■ Exercise brief
Go through the material and copy each line that includes "address".

(Beginning of Supplied data)

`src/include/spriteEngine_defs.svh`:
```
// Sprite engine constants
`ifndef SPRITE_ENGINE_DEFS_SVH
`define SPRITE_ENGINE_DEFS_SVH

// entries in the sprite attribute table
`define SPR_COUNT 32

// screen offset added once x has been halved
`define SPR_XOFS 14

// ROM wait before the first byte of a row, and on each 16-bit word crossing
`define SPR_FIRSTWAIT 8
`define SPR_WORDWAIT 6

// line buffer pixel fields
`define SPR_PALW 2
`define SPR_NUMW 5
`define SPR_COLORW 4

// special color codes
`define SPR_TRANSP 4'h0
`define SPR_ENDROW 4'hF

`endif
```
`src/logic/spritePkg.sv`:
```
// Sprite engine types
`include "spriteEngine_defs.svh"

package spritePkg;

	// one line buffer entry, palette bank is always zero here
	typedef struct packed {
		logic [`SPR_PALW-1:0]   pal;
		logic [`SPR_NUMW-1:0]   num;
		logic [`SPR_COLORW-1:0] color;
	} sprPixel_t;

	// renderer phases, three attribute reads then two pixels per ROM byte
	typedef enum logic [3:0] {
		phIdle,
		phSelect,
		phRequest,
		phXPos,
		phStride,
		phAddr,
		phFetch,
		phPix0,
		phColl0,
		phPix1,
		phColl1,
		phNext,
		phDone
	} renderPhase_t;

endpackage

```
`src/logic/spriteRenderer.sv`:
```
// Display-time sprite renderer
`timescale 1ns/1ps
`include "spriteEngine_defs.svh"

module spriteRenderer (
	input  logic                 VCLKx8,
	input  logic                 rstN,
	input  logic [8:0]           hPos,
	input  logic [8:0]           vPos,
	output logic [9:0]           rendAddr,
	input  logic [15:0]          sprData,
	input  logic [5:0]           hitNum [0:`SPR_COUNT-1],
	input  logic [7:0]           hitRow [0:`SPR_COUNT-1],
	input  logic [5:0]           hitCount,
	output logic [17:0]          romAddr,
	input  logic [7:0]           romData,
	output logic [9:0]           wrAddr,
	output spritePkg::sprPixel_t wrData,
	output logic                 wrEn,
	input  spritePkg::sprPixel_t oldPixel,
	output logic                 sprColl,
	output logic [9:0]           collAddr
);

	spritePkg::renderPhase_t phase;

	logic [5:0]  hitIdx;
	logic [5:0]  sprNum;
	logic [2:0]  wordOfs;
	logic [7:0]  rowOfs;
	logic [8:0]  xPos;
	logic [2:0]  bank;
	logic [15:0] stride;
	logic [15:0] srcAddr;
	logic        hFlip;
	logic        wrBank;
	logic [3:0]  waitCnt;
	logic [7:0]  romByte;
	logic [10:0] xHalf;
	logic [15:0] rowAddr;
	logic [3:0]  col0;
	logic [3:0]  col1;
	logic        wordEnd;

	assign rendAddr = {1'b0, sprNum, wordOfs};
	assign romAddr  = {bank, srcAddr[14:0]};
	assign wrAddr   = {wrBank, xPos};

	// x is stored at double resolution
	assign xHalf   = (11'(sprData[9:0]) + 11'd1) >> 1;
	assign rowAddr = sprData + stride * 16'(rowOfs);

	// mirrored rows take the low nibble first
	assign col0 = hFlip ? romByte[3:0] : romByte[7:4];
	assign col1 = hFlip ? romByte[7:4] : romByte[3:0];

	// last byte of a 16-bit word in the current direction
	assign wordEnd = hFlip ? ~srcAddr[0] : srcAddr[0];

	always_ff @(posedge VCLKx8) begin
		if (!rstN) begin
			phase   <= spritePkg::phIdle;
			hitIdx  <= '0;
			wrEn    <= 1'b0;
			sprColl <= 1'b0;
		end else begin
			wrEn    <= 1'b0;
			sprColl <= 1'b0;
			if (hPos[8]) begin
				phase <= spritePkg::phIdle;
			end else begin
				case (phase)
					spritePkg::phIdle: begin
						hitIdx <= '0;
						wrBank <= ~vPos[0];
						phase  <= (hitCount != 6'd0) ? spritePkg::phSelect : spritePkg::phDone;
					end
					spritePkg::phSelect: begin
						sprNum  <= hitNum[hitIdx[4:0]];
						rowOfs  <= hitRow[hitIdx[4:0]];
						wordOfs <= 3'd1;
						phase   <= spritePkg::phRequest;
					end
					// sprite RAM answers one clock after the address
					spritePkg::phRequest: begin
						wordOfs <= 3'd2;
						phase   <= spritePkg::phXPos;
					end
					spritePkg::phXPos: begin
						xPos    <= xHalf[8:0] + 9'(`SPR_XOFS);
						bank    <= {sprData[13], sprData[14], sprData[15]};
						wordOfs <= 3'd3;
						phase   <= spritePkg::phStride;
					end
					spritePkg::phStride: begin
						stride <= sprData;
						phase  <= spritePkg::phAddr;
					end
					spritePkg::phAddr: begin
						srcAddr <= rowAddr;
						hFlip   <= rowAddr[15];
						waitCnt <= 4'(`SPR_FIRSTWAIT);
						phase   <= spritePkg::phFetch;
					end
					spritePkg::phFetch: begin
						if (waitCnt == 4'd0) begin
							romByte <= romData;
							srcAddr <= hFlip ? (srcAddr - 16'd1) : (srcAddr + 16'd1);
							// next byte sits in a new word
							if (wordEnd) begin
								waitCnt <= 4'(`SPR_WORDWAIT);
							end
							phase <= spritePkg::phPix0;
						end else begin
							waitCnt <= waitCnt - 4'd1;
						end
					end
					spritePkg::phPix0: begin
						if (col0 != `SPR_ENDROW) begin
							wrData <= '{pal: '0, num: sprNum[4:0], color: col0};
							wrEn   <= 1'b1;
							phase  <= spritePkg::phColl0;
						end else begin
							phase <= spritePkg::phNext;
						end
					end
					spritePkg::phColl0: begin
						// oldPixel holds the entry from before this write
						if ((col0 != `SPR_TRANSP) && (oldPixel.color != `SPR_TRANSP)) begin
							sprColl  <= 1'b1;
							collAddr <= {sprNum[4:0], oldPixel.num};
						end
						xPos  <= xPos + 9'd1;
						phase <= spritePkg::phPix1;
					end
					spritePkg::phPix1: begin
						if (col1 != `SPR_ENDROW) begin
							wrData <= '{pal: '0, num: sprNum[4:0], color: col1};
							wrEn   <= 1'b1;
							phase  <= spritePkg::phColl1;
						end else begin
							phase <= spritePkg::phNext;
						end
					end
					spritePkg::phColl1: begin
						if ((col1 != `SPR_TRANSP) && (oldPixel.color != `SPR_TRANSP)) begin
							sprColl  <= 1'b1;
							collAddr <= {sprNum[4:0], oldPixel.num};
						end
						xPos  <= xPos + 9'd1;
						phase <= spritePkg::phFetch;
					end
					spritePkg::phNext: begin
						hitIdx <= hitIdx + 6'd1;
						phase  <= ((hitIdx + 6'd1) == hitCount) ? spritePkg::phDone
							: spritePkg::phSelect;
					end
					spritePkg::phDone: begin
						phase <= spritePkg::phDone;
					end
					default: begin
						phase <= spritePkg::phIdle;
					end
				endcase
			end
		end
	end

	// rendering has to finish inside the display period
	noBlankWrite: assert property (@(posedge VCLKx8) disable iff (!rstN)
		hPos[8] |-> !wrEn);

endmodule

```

(End of Supplied data)
(Beginning of Supplied data)

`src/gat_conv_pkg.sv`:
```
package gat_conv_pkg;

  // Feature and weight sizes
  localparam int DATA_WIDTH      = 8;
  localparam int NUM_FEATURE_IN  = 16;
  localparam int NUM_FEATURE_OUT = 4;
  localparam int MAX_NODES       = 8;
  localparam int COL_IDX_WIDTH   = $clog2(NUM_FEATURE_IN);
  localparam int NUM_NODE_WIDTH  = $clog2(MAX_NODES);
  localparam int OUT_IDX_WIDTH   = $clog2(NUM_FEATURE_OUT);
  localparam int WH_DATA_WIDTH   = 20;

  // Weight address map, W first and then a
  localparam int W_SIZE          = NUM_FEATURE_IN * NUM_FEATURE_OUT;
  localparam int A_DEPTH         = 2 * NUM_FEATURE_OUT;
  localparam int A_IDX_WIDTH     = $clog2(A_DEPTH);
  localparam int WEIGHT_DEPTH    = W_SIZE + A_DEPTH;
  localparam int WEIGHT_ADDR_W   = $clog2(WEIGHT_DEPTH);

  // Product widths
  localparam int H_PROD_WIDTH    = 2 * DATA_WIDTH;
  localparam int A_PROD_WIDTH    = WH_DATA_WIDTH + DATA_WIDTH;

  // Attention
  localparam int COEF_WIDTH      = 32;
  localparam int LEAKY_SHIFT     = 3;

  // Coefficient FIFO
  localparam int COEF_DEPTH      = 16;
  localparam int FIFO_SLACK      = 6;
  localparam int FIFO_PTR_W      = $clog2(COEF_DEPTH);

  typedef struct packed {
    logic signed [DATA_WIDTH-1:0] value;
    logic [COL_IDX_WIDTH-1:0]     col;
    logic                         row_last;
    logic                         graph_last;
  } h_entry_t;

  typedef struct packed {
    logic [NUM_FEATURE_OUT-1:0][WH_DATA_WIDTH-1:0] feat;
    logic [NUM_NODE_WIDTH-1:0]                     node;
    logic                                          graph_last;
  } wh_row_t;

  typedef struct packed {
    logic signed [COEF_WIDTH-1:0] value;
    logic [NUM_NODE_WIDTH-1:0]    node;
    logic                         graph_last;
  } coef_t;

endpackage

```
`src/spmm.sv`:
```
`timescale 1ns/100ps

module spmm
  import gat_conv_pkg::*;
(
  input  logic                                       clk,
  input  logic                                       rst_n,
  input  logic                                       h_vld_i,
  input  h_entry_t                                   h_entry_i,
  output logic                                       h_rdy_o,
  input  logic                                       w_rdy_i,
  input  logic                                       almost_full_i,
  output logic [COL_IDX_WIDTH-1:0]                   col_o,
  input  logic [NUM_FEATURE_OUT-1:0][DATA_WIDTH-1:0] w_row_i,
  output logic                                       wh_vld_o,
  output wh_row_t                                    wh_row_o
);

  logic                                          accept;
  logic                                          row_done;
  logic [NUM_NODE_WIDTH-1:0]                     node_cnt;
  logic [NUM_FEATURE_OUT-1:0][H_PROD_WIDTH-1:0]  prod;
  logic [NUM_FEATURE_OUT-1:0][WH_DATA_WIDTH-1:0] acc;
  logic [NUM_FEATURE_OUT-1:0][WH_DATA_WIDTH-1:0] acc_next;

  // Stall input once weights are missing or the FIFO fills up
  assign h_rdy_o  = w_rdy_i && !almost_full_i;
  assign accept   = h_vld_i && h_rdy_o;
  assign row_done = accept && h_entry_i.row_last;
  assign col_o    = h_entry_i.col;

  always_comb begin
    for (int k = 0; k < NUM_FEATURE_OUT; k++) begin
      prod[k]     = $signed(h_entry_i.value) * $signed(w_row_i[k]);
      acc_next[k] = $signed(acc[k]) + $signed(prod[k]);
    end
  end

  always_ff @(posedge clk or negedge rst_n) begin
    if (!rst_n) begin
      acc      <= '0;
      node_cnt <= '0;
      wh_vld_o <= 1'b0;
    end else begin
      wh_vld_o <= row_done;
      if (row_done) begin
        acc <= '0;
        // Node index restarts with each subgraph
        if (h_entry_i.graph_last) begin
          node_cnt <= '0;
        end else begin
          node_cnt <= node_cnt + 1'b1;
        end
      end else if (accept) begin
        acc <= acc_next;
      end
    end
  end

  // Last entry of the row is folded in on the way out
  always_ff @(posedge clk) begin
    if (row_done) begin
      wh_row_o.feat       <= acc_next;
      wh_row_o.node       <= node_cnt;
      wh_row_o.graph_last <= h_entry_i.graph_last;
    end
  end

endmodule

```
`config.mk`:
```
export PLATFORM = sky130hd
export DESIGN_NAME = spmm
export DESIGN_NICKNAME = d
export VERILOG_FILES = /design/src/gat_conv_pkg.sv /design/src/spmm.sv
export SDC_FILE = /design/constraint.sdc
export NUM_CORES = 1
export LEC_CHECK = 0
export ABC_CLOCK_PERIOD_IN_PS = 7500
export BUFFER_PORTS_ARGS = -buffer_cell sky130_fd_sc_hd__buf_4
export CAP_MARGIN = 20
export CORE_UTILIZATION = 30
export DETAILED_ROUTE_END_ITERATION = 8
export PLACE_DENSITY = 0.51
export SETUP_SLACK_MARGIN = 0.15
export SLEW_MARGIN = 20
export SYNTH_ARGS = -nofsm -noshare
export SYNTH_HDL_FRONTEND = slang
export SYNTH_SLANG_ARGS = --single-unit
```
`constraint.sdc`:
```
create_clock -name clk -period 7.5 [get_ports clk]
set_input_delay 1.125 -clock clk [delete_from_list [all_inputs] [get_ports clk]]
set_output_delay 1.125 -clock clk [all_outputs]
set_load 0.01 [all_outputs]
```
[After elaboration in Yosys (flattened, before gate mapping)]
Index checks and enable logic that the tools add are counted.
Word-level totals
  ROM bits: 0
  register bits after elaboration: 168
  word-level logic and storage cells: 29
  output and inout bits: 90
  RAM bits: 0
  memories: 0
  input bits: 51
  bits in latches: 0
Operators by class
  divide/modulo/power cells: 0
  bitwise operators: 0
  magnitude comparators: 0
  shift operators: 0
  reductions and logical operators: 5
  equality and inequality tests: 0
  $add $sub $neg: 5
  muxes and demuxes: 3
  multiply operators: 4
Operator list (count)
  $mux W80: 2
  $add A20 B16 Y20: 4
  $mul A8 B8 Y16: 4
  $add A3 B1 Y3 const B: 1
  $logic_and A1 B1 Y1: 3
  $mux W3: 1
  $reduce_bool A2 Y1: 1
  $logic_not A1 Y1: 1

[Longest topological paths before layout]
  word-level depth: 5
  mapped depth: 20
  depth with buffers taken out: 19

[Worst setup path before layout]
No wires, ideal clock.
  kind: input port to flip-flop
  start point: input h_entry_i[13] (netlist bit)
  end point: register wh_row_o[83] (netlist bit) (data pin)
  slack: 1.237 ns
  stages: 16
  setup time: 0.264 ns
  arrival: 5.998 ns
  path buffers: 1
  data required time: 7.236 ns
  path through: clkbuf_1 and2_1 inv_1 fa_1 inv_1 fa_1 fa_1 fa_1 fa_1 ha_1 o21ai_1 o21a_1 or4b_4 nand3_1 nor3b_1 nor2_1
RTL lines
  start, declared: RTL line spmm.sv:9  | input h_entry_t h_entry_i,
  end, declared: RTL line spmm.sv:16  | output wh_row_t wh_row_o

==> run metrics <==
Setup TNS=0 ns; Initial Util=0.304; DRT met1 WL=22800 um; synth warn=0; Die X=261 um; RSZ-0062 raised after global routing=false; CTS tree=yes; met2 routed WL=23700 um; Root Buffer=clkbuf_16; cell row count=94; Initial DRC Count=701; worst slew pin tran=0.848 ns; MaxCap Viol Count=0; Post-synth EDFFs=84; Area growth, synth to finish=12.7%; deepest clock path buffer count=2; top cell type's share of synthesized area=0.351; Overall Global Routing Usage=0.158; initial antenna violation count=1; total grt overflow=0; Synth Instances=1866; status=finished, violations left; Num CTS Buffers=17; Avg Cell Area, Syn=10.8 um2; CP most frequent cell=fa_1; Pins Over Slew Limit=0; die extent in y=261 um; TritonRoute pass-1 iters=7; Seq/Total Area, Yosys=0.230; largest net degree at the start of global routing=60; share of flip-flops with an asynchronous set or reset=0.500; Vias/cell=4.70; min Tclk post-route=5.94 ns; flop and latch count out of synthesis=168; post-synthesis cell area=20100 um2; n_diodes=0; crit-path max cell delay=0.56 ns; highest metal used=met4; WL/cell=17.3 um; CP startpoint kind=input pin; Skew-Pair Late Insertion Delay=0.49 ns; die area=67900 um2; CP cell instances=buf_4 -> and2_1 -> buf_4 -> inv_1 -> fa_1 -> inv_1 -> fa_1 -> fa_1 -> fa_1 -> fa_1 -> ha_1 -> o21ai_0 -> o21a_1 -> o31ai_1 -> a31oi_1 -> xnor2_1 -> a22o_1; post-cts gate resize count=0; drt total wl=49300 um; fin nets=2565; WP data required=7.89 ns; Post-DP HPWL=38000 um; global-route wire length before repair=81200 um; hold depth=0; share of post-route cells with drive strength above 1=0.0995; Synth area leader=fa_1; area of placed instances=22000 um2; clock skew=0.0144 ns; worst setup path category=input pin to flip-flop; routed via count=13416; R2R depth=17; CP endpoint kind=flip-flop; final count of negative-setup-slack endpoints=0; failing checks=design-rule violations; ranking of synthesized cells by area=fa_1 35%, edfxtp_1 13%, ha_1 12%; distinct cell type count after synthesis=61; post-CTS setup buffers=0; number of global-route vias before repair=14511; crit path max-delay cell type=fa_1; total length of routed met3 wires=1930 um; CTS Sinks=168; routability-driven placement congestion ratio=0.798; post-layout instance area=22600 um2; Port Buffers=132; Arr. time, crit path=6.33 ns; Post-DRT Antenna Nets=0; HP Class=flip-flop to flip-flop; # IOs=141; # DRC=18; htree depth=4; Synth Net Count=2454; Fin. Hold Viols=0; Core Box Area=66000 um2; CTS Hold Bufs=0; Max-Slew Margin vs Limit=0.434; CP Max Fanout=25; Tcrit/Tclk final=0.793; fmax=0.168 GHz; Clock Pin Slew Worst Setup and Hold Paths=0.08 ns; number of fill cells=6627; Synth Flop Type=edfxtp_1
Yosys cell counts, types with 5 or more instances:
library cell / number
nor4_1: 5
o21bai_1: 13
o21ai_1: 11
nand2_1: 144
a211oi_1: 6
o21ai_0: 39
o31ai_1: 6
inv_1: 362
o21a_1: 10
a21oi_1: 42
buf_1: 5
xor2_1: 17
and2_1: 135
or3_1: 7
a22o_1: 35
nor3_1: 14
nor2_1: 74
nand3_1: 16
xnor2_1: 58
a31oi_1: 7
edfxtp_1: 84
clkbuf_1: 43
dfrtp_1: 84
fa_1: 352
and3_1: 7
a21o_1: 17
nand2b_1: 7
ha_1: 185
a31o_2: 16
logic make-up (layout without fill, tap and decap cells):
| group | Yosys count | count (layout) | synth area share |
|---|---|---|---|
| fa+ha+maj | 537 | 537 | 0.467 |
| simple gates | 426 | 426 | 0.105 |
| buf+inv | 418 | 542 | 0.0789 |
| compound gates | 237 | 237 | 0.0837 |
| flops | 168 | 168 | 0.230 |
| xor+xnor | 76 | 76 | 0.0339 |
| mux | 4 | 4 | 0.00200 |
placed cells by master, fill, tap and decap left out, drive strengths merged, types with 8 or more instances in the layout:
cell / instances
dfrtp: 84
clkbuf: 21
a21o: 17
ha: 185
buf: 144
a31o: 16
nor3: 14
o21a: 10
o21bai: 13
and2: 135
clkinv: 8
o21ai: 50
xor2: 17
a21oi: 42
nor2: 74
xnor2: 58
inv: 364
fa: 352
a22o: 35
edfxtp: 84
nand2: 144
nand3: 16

(End of Supplied data)

■ Answer to this problem
					// sprite RAM answers one clock after the address
  // Weight address map, W first and then a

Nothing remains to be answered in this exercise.